O professor do MIT, Bengt Holmström, que recebeu o Nobel de Economia junto com outro catedrático de Harvard, reagiu com modéstia à distinção, afirmando ter tido a sorte de "estar no lugar certo no momento certo".
"Não esperava por isso. Ainda me pergunto se vou acordar", admitiu Holmstrom, um finlandês de 67 anos e que ensina no renomado Massachusetts Institute of Technology (MIT) desde 1994.
Junto a Oliver Hart, de 68 anos, professor em Harvard (Massachusetts, nordeste) foi premiado por seus trabalhos sobre a teoria dos contratos.
Indagado na coletiva de imprensa se tinha uma opinião em relação às altas remunerações dos executivos, respondeu: "São o que são. A economia não se ocupa de seu nível, que é, de certa forma, o resultado da magia da oferta e da demanda".

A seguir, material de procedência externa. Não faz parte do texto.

File: src/rtl/mem_loader_cu.sv
// mem_loader_cu: control unit that streams filter coefficients and image words
// from a single-port memory into the filter and image buffers, one outstanding
// read at a time, with stall, abort and image-only reload support.
module mem_loader_cu #(
    parameter int NUM_FILTERS  = 4,
    parameter int FILTER_WORDS = 4,
    parameter int IMG_WORDS    = 64,
    parameter int ADDR_W       = 8,
    parameter int FILTER_BASE  = 0,
    parameter int IMG_BASE     = 16,
    localparam int FS_W = (NUM_FILTERS  > 1) ? $clog2(NUM_FILTERS)  : 1,
    localparam int FW_W = (FILTER_WORDS > 1) ? $clog2(FILTER_WORDS) : 1,
    localparam int IW_W = (IMG_WORDS    > 1) ? $clog2(IMG_WORDS)    : 1
) (
    input  logic              clk,
    input  logic              rst_n,
    input  logic              start,
    input  logic              skip_filters,
    input  logic              abort,
    input  logic              mem_rd_valid,
    output logic              mem_rd_req,
    output logic [ADDR_W-1:0] mem_addr,
    output logic              filter_wr_en,
    output logic [FS_W-1:0]   filter_sel,
    output logic [FW_W-1:0]   filter_word_idx,
    output logic              img_wr_en,
    output logic [IW_W-1:0]   img_word_idx,
    output logic              busy,
    output logic              done
);

    typedef enum logic [2:0] {
        IDLE        = 3'd0,
        INIT        = 3'd1,
        LD_FILTER   = 3'd2,
        NEXT_FILTER = 3'd3,
        LD_IMG      = 3'd4,
        DONE        = 3'd5
    } state_t;

    localparam logic [FS_W-1:0] SEL_LAST  = FS_W'(NUM_FILTERS - 1);
    localparam logic [FW_W-1:0] FWORD_LAST = FW_W'(FILTER_WORDS - 1);
    localparam logic [IW_W-1:0] IWORD_LAST = IW_W'(IMG_WORDS - 1);

    state_t             state;
    logic               skip_q;
    logic [ADDR_W-1:0]  filt_addr;
    logic [ADDR_W-1:0]  img_addr;

    // Addresses wrap modulo 2^ADDR_W by doing all arithmetic at ADDR_W bits.
    assign filt_addr = ADDR_W'(FILTER_BASE)
                     + ADDR_W'(filter_sel) * ADDR_W'(FILTER_WORDS)
                     + ADDR_W'(filter_word_idx);
    assign img_addr  = ADDR_W'(IMG_BASE) + ADDR_W'(img_word_idx);

    // Output decode from the state register; buffer writes follow the memory
    // handshake in the same cycle, and abort suppresses a coincident write.
    always_comb begin
        mem_rd_req   = (state == LD_FILTER) || (state == LD_IMG);
        mem_addr     = (state == LD_IMG) ? img_addr : filt_addr;
        filter_wr_en = (state == LD_FILTER) && mem_rd_valid && !abort;
        img_wr_en    = (state == LD_IMG) && mem_rd_valid && !abort;
        busy         = (state != IDLE);
    end

    // Sequencer: state, counters, latched mode and the registered done pulse.
    always_ff @(posedge clk or negedge rst_n) begin
        if (!rst_n) begin
            state           <= IDLE;
            skip_q          <= 1'b0;
            filter_sel      <= '0;
            filter_word_idx <= '0;
            img_word_idx    <= '0;
            done            <= 1'b0;
        end else begin
            done <= 1'b0;
            if (abort) begin
                state           <= IDLE;
                filter_sel      <= '0;
                filter_word_idx <= '0;
                img_word_idx    <= '0;
            end else begin
                case (state)
                    IDLE: begin
                        if (start) begin
                            state  <= INIT;
                            skip_q <= skip_filters;
                        end
                    end
                    INIT: begin
                        filter_sel      <= '0;
                        filter_word_idx <= '0;
                        img_word_idx    <= '0;
                        state           <= skip_q ? LD_IMG : LD_FILTER;
                    end
                    LD_FILTER: begin
                        if (mem_rd_valid) begin
                            if (filter_word_idx == FWORD_LAST) begin
                                filter_word_idx <= '0;
                                state           <= NEXT_FILTER;
                            end else begin
                                filter_word_idx <= filter_word_idx + 1'b1;
                            end
                        end
                    end
                    NEXT_FILTER: begin
                        if (filter_sel == SEL_LAST) begin
                            state <= LD_IMG;
                        end else begin
                            filter_sel <= filter_sel + 1'b1;
                            state      <= LD_FILTER;
                        end
                    end
                    LD_IMG: begin
                        // The last index is held so counters keep final values.
                        if (mem_rd_valid) begin
                            if (img_word_idx == IWORD_LAST) begin
                                state <= DONE;
                            end else begin
                                img_word_idx <= img_word_idx + 1'b1;
                            end
                        end
                    end
                    DONE: begin
                        done  <= 1'b1;
                        state <= IDLE;
                    end
                    default: state <= IDLE;
                endcase
            end
        end
    end

endmodule

File: config.mk
export PLATFORM = sky130hd
export DESIGN_NAME = mem_loader_cu
export DESIGN_NICKNAME = d
export VERILOG_FILES = /design/src/rtl/mem_loader_cu.sv
export SDC_FILE = /design/constraint.sdc
export NUM_CORES = 1
export LEC_CHECK = 0
export CORE_UTILIZATION = 42
export CTS_CLUSTER_DIAMETER = 40
export CTS_CLUSTER_SIZE = 25
export DETAILED_ROUTE_END_ITERATION = 10
export MAX_ROUTING_LAYER = met4
export PLACE_DENSITY = 0.75
export SETUP_SLACK_MARGIN = 0.1
export SLEW_MARGIN = 20
export SYNTH_ARGS = -nofsm -noshare
export SYNTH_HDL_FRONTEND = slang
export SYNTH_SLANG_ARGS = --single-unit
File: constraint.sdc
create_clock -name clk -period 1.75 [get_ports clk]
set_input_delay 0.525 -clock clk [delete_from_list [all_inputs] [get_ports clk]]
set_output_delay 0.525 -clock clk [all_outputs]
set_load 0.02 [all_outputs]
==> results.md, run 1 <==
* Peak VDD IR at just under 0.0006 V
* TritonCTS Buffers at 3
* Final antenna-violating net count at 0
* Worst-Skew Late Latency at ~0.29 ns
* Syn Std Cell Area at approximately 0.0010 sq mm
* Async set-reset flop share out of synthesis at between 90% and 100%
* Crit path largest cell delay at roughly 0.44 ns
* # H-tree levels at 1
* DR WL/cell at between 10 and 15 um
* Commonest non-fill, non-tap cells in the layout: buf_4, buf_6, dfrtp_1
* CTS max path bufs at 2
* Crit-path cells: buf_6, nor4b_4, buf_4, and2_4, buf_6
* PwrDens at around 750 mW/mm^2
* Layout cells sized above 1 at between 40% and 50%
* # diodes at 0
* Pre-antenna DRT Iters at 4
* CP Launch Type: register
* Cell family with most CP delay: flip-flops
* GPL Wtd Cong at around 0.8
* GRT Overall Usage at 23.8%
* Worst-path clk slew at around 0.090 ns
* Final Critical Period at about 2.0 ns
* Hold Fails Final Rpt at 0
* Initial antenna violation count at 0
* Slew Viols, Final at 0
* Via count at roughly 1,000
* Crit path top cell by count: buf_6
* Grt ovf at 0
* Largest net degree at the start of global routing at 16
* Area Overhead vs Synth at 62.2%
* Outcome: complete, but fails checks
* Warning count from the yosys run at 0
* Final setup vio count at 11
* Initial Util at 45.4%
* Total Wirelength at between 2000 and 3000 um
* RSZ-0062 raised after global routing: true
* Crit Path Max Fanout at 4
* Design area at 0.00164 sq mm
* Root Driver: clkbuf_4
* Synthesis-stage register bit count at 15
* Dpl ws at -0.965 ns
* Fin worst setup slack at -0.283 ns
* First-iteration detailed-routing DRC count at 15
* Post-synth EDFFs at 0
* Synthesized area per cell at 9.05 sq um
* Placed Area at 0.00149 sq mm
* TritonCTS clock tree: yes
* Mapped Cells at 112
* Total die area at between 0.002 and 0.003 sq mm
* Row cnt at 17
* Port Buffers at 27
* Worst hold path class: input pin to async pin
* Primary FF master, synth: dfrtp_1
* # IOs at 29
* Arr. time, crit path at roughly 1.5 ns
* Core box area at approximately 0.0022 sq mm
* Fmax at just under 0.5 GHz
* Critical Setup Path Class: register to primary output
* Worst reg2reg setup slack at 0.15 ns
* Min Hold Slack at 0.536 ns
* Required time of the critical path at ~1.2 ns
* Clk_skew at 0.00190 ns
* Post-DP HPWL at 1940 um
* Max cap viols at 0
* Static leakage at roughly 0.77 nW
* Nets at 182
* Syn_nets at between 100 and 150
* Part of the Yosys area used for sequential elements at 37.0%
* Chip height at 51.1 um
* CP max stage cell: dfrtp_2
* Vias/cell at 5.24
* Drt drc at 0
* Commonest non-fill, non-tap cell in the layout: buf_4
* Vias in the first global route at a little over 1,000
* Failing checks: negative setup slack
* CP Capture Type: primary output
* Final total power at 1.23 mW
* Reg2reg start: state[1]$_DFFE_PN0P_
* Post-synth cell types at 40
* Clock net sink count at 15
* First-pass GRT wire length at around 4400 um
* CP Buf/Inv Count at 3
* Tcrit/Tclk final at 116%
* Fill count at 180
* Crit path launch: state[0]$_DFFE_PN0P_
* Die W at 51.1 um
flip-flops by register name (all words and copies together) (netlist names):
name	flops
img_word_idx	6
done	1
filter_sel	2
skip_q	1
filter_word_idx	2
state	3
routing by layer:
layer	global-route usage [%]	part of all wire, %
met3	2.38	3.1
met5	-	0
met2	39.3	53
met1	28.4	42
met4	13.4	2.2
worst register-to-register path: stages, from the launching register on:
cell	delay, ns
dfrtp_2	0.46
buf_6	0.13
buf_4	0.15
or2b_2	0.33
a21oi_2	0.14
nor2_1	0.07
a22o_1	0.22
final cells by class:
type                       count  area, sq um  share of cell area, %
multi-input combinational     85          644                   39.2
timing repair buffer          62          541                   32.9
sequential                    15          378                   23.0
tap                           28         35.0                   2.13
clock buffer                   3         22.5                   1.37
inverter                       5         18.8                   1.14
clock inverter                 1         5.00                  0.304
report_power, final:
part	internal, mW	leakage (nW)	switching (mW)
Combinational	0.336	0.554	0.282
Sequential	0.379	0.203	0.0333
Clock	0.0851	0.0177	0.118
Total	0.799	0.774	0.433
logic make-up after synthesis:
group | after synthesis | share of synthesized area [%]
compound gates | 26 | 15.7
xor+xnor | 2 | 1.73
fa+ha+maj | 4 | 4.94
buf+inv | 12 | 6.67
flops | 15 | 37.0
mux | 7 | 7.53
other cells | 1 | 0.370
simple gates | 45 | 26.1
final timing paths:
path | depth (start not counted) | end
setup / recovery | 5 | img_wr_en
hold / removal | 2 | img_word_idx[2]$_DFFE_PN0P_
setup reg to reg | 6 | filter_word_idx[0]$_DFFE_PN0P_
hold reg to reg | 1 | skip_q$_DFFE_PN0P_
max in group asynchronous | 2 | state[1]$_DFFE_PN0P_
min in group clk | 1 | skip_q$_DFFE_PN0P_
cell usage after synthesis, types with 2 or more instances:
cell	instances	area, sq um
and3_1	4	25.0
nor3_1	3	15.0
and2_1	2	12.5
inv_1	5	18.8
mux2i_1	2	20.0
ha_1	4	50.1
o21ai_0	6	30.0
a21boi_0	2	15.0
clkbuf_1	3	11.3
nor2_1	11	41.3
a31oi_1	2	12.5
xnor2_1	2	17.5
a21oi_1	8	40.0
dfrtp_1	15	375
a22o_1	2	17.5
nand2_1	9	33.8
mux2_2	5	56.3
or2b_2	2	17.5
nand4_1	3	18.8
o22ai_1	2	12.5
metrics by stage:
step / utilization, % / setup TNS [ns] / std cells
6_report: 73.6 / -2.25 / 199
3_3_place_gp: 66.7 / -5.80 / 186
5_1_grt: 73.6 / -2.80 / 199
3_5_place_dp: 66.7 / -5.95 / 186
2_1_floorplan: - / 0 / 112
4_1_cts: 71.9 / -2.16 / 196
what timing repair did:
action	in CTS	in global routing
hold buffers	0	0
setup endpoints to repair	25	23
pin swaps	6	4
gates resized for setup	101	20
setup buffers	6	4
Note: power is estimated with default switching activity, not from simulation.
==> run 2, diff against run 1 <==
--- a/constraint.sdc
+++ b/constraint.sdc
@@ -3,2 +3,2 @@
 set_output_delay 0.525 -clock clk [all_outputs]
-set_load 0.02 [all_outputs]
+set_load 0.1 [all_outputs]
==> run 2 against run 1 <==
The flow still finishes with violations (negative setup slack). Flip-flop and latch count unchanged. Critical path type unchanged. First-iteration DRC count grew 130%. Maximum frequency is 4.8% lower. Non-clock buffer count down 2. Largest power group unchanged. Power increased by 32%. Setup slack got worse by 0.10 ns. Wire length rose by 14%. Sequential power about the same. Final cell count is 1.0% lower. Count of clock-buffer cells in the layout rose by 1. Critical endpoint is now mem_addr[0]. Global-route usage grew 4.7 points.
==> results.md, run 2 (synthesis results as in run 1) <==
* # IOs at 29 (unchanged)
* Root Driver: clkbuf_4
* CP max stage cell: dfrtp_1
* Power Internal at 0.911 mW (+14%)
* GRT Overall Usage at 28.6% (+4.7 points)
* Required time of the critical path at 1.22 ns (about the same)
* Worst-path clk slew at 0.10 ns (about the same)
* Largest registers: img_word_idx x6, state x3
* Grt ovf at 0 (unchanged)
* Logic pwr share at 61.3% (+11 points)
* Final setup vio count at 13 (+2)
* Final total power at 1.63 mW (+32%)
* Largest net degree at the start of global routing at 16 (unchanged)
* Worst reg2reg setup slack at -0.06 ns (-0.21 ns)
* Outcome: complete, but fails checks
* PwrDens at 840 mW/mm^2 (+12%)
* Initial Util at 45.4% (unchanged)
* Arr. time, crit path at 1.61 ns (+0.10 ns)
* CP Launch Type: register
* Crit Path Max Fanout at 5 (+1)
* Worst-Skew Late Latency at 0.30 ns (about the same)
* Nets at 180 (-1.1%)
* Fin Setup TNS at -3.31 ns (-1.06 ns)
* Sw power at 0.720 mW (+66%)
* Pre-antenna DRT Iters at 4 (unchanged)
* Static leakage at 0.811 nW (+4.8%)
* Port Buffers at 27 (unchanged)
* CP Capture Type: primary output
* Critical Setup Path Class: register to primary output
* Design area at 0.00194 sq mm (+18%)
* Final antenna-violating net count at 0 (unchanged)
* Drt drc at 0 (unchanged)
* Via count at 1,094 (+5.0%)
* Dpl ws at -0.538 ns (+0.427 ns)
* Vias in the first global route at 1,088 (+7.7%)
* CTS max path bufs at 2 (unchanged)
* First-iteration detailed-routing DRC count at 35 (+20)
* TritonCTS clock tree: yes
* Total Wirelength at 3180 um (+14%)
* GPL Wtd Cong at 0.817 (+2.3%)
* Peak VDD IR at 0.000900 V (+51%)
* Max reg flops at 6 (unchanged)
* Final Critical Period at 2.14 ns (+0.102 ns)
* Area Overhead vs Synth at 91.6%
* Power share of the clock group at 13.5% (-3.0 points)
* Clk_skew at 0.00517 ns (+0.00327 ns)
* Layout cells sized above 1 at 56.2% (+7.1 points)
* First-pass GRT wire length at 5200 um (+19%)
* Post-DP HPWL at 2120 um (+9.2%)
* Total die area at 0.00261 sq mm (unchanged)
* Failing checks: negative setup slack
* Core box area at 0.00223 sq mm (unchanged)
* Row cnt at 17 (unchanged)
* Worst hold path class: input pin to async pin
* # diodes at 0 (unchanged)
* Max cap viols at 0 (unchanged)
* Largest reg by FF count: img_word_idx
* Placed Area at 0.00173 sq mm (+16%)
* Post-CTS Hold Buffers at 0 (unchanged)
* Tcrit/Tclk final at 122% (+5.8 points)
* Crit path largest cell delay at 0.41 ns (-0.03 ns)
* Crit-path cells: nor2_2, and2_4, buf_12, mux2_4, buf_12
* Hold Fails Final Rpt at 0 (unchanged)
* Net Sw Frac at 44.1% (+9.0 points)
* DR WL/cell at 16.2 um (+16%)
* Sequential power share at 25.2% (-8.2 points)
* RSZ-0062 raised after global routing: true
* Reg2Reg Capture Point: img_word_idx[4]$_DFFE_PN0P_
* Initial antenna violation count at 0 (unchanged)
* Crit path launch: state[1]$_DFFE_PN0P_
* Fin worst setup slack at -0.385 ns (-0.102 ns)
* Fmax at 0.468 GHz (-4.8%)
* Die W at 51.1 um (unchanged)
* # H-tree levels at 1 (unchanged)
* Commonest non-fill, non-tap cell in the layout: buf_4
* Crit path top cell by count: buf_12
* Chip height at 51.1 um (unchanged)
* Clock net sink count at 15 (unchanged)
* Commonest non-fill, non-tap cells in the layout: buf_4, buf_12, nand2_1
* Core Util, Final at 86.9% (+13 points)
* Vias/cell at 5.55 (+6.1%)
* Worst r2r path cells at 9 (+3)
* Slew Viols, Final at 0 (unchanged)
* TritonCTS Buffers at 3 (unchanged)
* Reg2reg start: state[1]$_DFFE_PN0P_
-- run 2: repair_timing --
action,4_1_cts,5_1_grt
endpoints found under the setup margin,15,21
setup buffers,13,4
pin swaps,10,7
gates cloned,0,0
resized for setup,14,8
-- run 2: per-layer routing --
metal | global-route usage (%) | wire length (um) | up-vias
met5 | - | 0 | -
met4 | 12.5 | 67 | 0
met3 | 2.68 | 141 | 7
met2 | 47.4 | 1680 | 42
met1 | 35.4 | 1300 | 531
li1 | - | - | 514
-- run 2: worst max-delay path, delay by kind of cell, from the launching register on --
kind | cells | cell delay [ns]
flops | 1 | 0.41
mux | 1 | 0.31
buf+inv | 2 | 0.28
simple gates | 2 | 0.30
-- run 2: power groups by stage --
| stage | combinational, mW | clock [mW] | sequential, mW |
|---|---|---|---|
| after global placement | 0.828 | 0 | 0.410 |
| after floorplan | 0.541 | 0 | 0.451 |
| after global routing | 1.05 | 0.238 | 0.414 |
| after CTS | 0.948 | 0.219 | 0.409 |
| after detailed placement | 0.851 | 0 | 0.411 |
| final | 1.00 | 0.220 | 0.411 |
-- run 2: worst max path at each step --
stage,end,slack [ns],cells after the start
CTS,mem_addr[0],-0.36,5
finish,mem_addr[0],-0.39,5
detailed placement,img_wr_en,-0.54,4
global route,mem_addr[0],-0.44,5
global placement,img_wr_en,-0.51,4
floorplan,filter_wr_en,-0.28,3
-- run 2: area by class of cell --
class / instances / area (sq um)
Fill cell: 106 / 292
Inverter: 5 / 21.3
Multi-Input combinational cell: 85 / 687
Clock buffer: 4 / 26.3
Sequential cell: 15 / 398
Tap cell: 28 / 35.0
Timing Repair Buffer: 60 / 774
-- run 2: stage by stage --
step,instances,hold slack (ns)
global placement,176,0.530
CTS,193,0.527
detailed placement,176,0.531
floorplan,112,0.229
finish,197,0.524
global route,197,0.558
==> run 3, diff against run 2 <==
- GPL_TIMING_DRIVEN: not set -> 0
==> run 3 against run 2 <==
The run still ends with negative setup slack left. Hold slack improved by 0.031 ns. Maximum frequency down 0.60%. Final cell count is 5.6% lower. Sequential power about the same. Final area shrank 12%. Setup slack worse by 0.013 ns. Flip-flop and latch count is the same. Clock skew down 0.0037 ns. Die area is the same. Combinational power barely moved.
==> results.md, run 3 (synthesis results as in run 1) <==
* TritonCTS Buffers at 3 (unchanged)
* Slew headroom at 52.4%
* Arr. time, crit path at 1.62 ns (about the same)
* Reg2reg start: state[1]$_DFFE_PN0P_
* Total die area at 0.00261 sq mm (unchanged)
* # diodes at 0 (unchanged)
* Outcome: complete, but fails checks
* Area Overhead vs Synth at 68.8%
* Commonest non-fill, non-tap cells in the layout: buf_4, buf_12, nand2_1, nor2_1, a21oi_1
* Vias in the first global route at 907 (-17%)
* Clk_skew at 0.00144 ns (-0.00373 ns)
* WHS Endpoint: img_word_idx[0]$_DFFE_PN0P_
* Worst reg2reg setup slack at 0.11 ns (+0.17 ns)
* Largest reg by FF count: img_word_idx
* Crit-path cells: buf_4, nor4b_4, and2_4, buf_12
* Final Non-Filler Cells at 186 (-5.6%)
* Core box area at 0.00223 sq mm (unchanged)
* Post-DP HPWL at 1800 um (-15%)
* Worst-Skew Late Latency at 0.28 ns (-0.02 ns)
* Slew of the pin with the lowest slew margin at 0.713 ns
* Worst-path clk slew at 0.09 ns (about the same)
* Commonest non-fill, non-tap cell in the layout: buf_4
* GRT Overall Usage at 23.9% (-4.7 points)
* Drt drc at 0 (unchanged)
* # IOs at 29 (unchanged)
* Hold Fails Final Rpt at 0 (unchanged)
* Peak VDD IR at 0.000842 V (-6.5%)
* Root Driver: clkbuf_4
* CP Capture Type: primary output
* Crit Path Max Fanout at 4 (-1)
* Row cnt at 17 (unchanged)
* # placed instances at 167 (-5.1%)
* GPL Wtd Cong at 0.793 (-2.9%)
* Final antenna-violating net count at 0 (unchanged)
* Design area at 0.00171 sq mm (-12%)
* Fin worst setup slack at -0.398 ns (-0.0130 ns)
* Fill count at 140 (+32%)
* Cell family with most CP delay: simple AND/OR/NAND/NOR gates
* Hold path depth at 1
* Largest net degree at the start of global routing at 16 (unchanged)
* Initial antenna violation count at 0 (unchanged)
* Worst r2r path cells at 7 (-2)
* Critical Setup Path Class: register to primary output
* Initial Util at 45.4% (unchanged)
* Slew Viols, Final at 0 (unchanged)
* Static leakage at 0.724 nW (-11%)
* PwrDens at 926 mW/mm^2 (+10%)
* DR WL/cell at 16.2 um (+0.16%)
* First-pass GRT wire length at 4430 um (-15%)
* CP Buf/Inv Count at 2 (unchanged)
* CTS max path bufs at 2 (unchanged)
* Largest registers: img_word_idx x6, state x3
* Clock net sink count at 15 (unchanged)
* Core Util, Final at 76.6% (-10 points)
* Dpl ws at -1.68 ns (-1.14 ns)
* Vias/cell at 5.48 (-1.3%)
* First-iteration detailed-routing DRC count at 25 (-29%)
* Max cap viols at 0 (unchanged)
* Crit path largest cell delay at 0.44 ns (+0.03 ns)
* Die W at 51.1 um (unchanged)
* Worst hold path class: register to register
* TritonCTS clock tree: yes
* Final total power at 1.58 mW (-2.9%)
* CP Launch Type: register
* Min Hold Slack at 0.555 ns (+0.0313 ns)
* # H-tree levels at 1 (unchanged)
* Pre-antenna DRT Iters at 4 (unchanged)
* RSZ-0062 raised after global routing: true
* Nets at 169 (-6.1%)
* Worst min-delay path startpoint: img_word_idx[0]$_DFFE_PN0P_
* Tcrit/Tclk final at 123% (+0.74 points)
* Grt ovf at 0 (unchanged)
* Reg2Reg Capture Point: state[0]$_DFFE_PN0P_
* Fmax at 0.466 GHz (-0.60%)
* Layout cells sized above 1 at 51.3% (-4.9 points)
* Max reg flops at 6 (unchanged)
* Final Critical Period at 2.15 ns (+0.0130 ns)
* CP max stage cell: dfrtp_2
* Via count at 1,019 (-6.9%)
* Chip height at 51.1 um (unchanged)
* Final setup vio count at 11 (-2)
* Required time of the critical path at 1.22 ns (about the same)
* Placed Area at 0.00145 sq mm (-16%)
* Total Wirelength at 3010 um (-5.4%)
* Port Buffers at 27 (unchanged)
* Failing checks: negative setup slack
* Fin Setup TNS at -3.19 ns (+0.122 ns)
[run 3: cell types whose count changed in the layout (fill, tap and decap cells not counted), sizes merged]
| cell | previous run | this run |
|---|---|---|
| dlygate4sd2 | 2 | 1 |
| clkdlybuf4s15 | 0 | 1 |
| buf | 55 | 39 |
| clkbuf | 4 | 9 |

Holmstrom admitiu, no entanto, que alguns modos de remuneração podem ter "um efeito negativo sobre a companhia", citando o escândalo da Enron, a gigante do setor de corretagem de energia elevada às nuvens pela revista Fortune como "a companhia mais brilhante", mas que desabou em 2001, revelando uma extensa trama de fraude e corrupção.
Interrogado igualmente sobre o estancamento das rendas da classe média, declarou-se muito preocupado com esta questão, para a qual ainda não consegue dar uma solução.
"Gostaria de viver numa sociedade em que isso não acontecesse, mas não estou em condições de dar uma solução porque é muito complicado", explicou, acrescentando que, no entanto, "há muito o que fazer do lado do sistema tributário, apesar de, às vezes, as consequências possam ser muito inesperadas".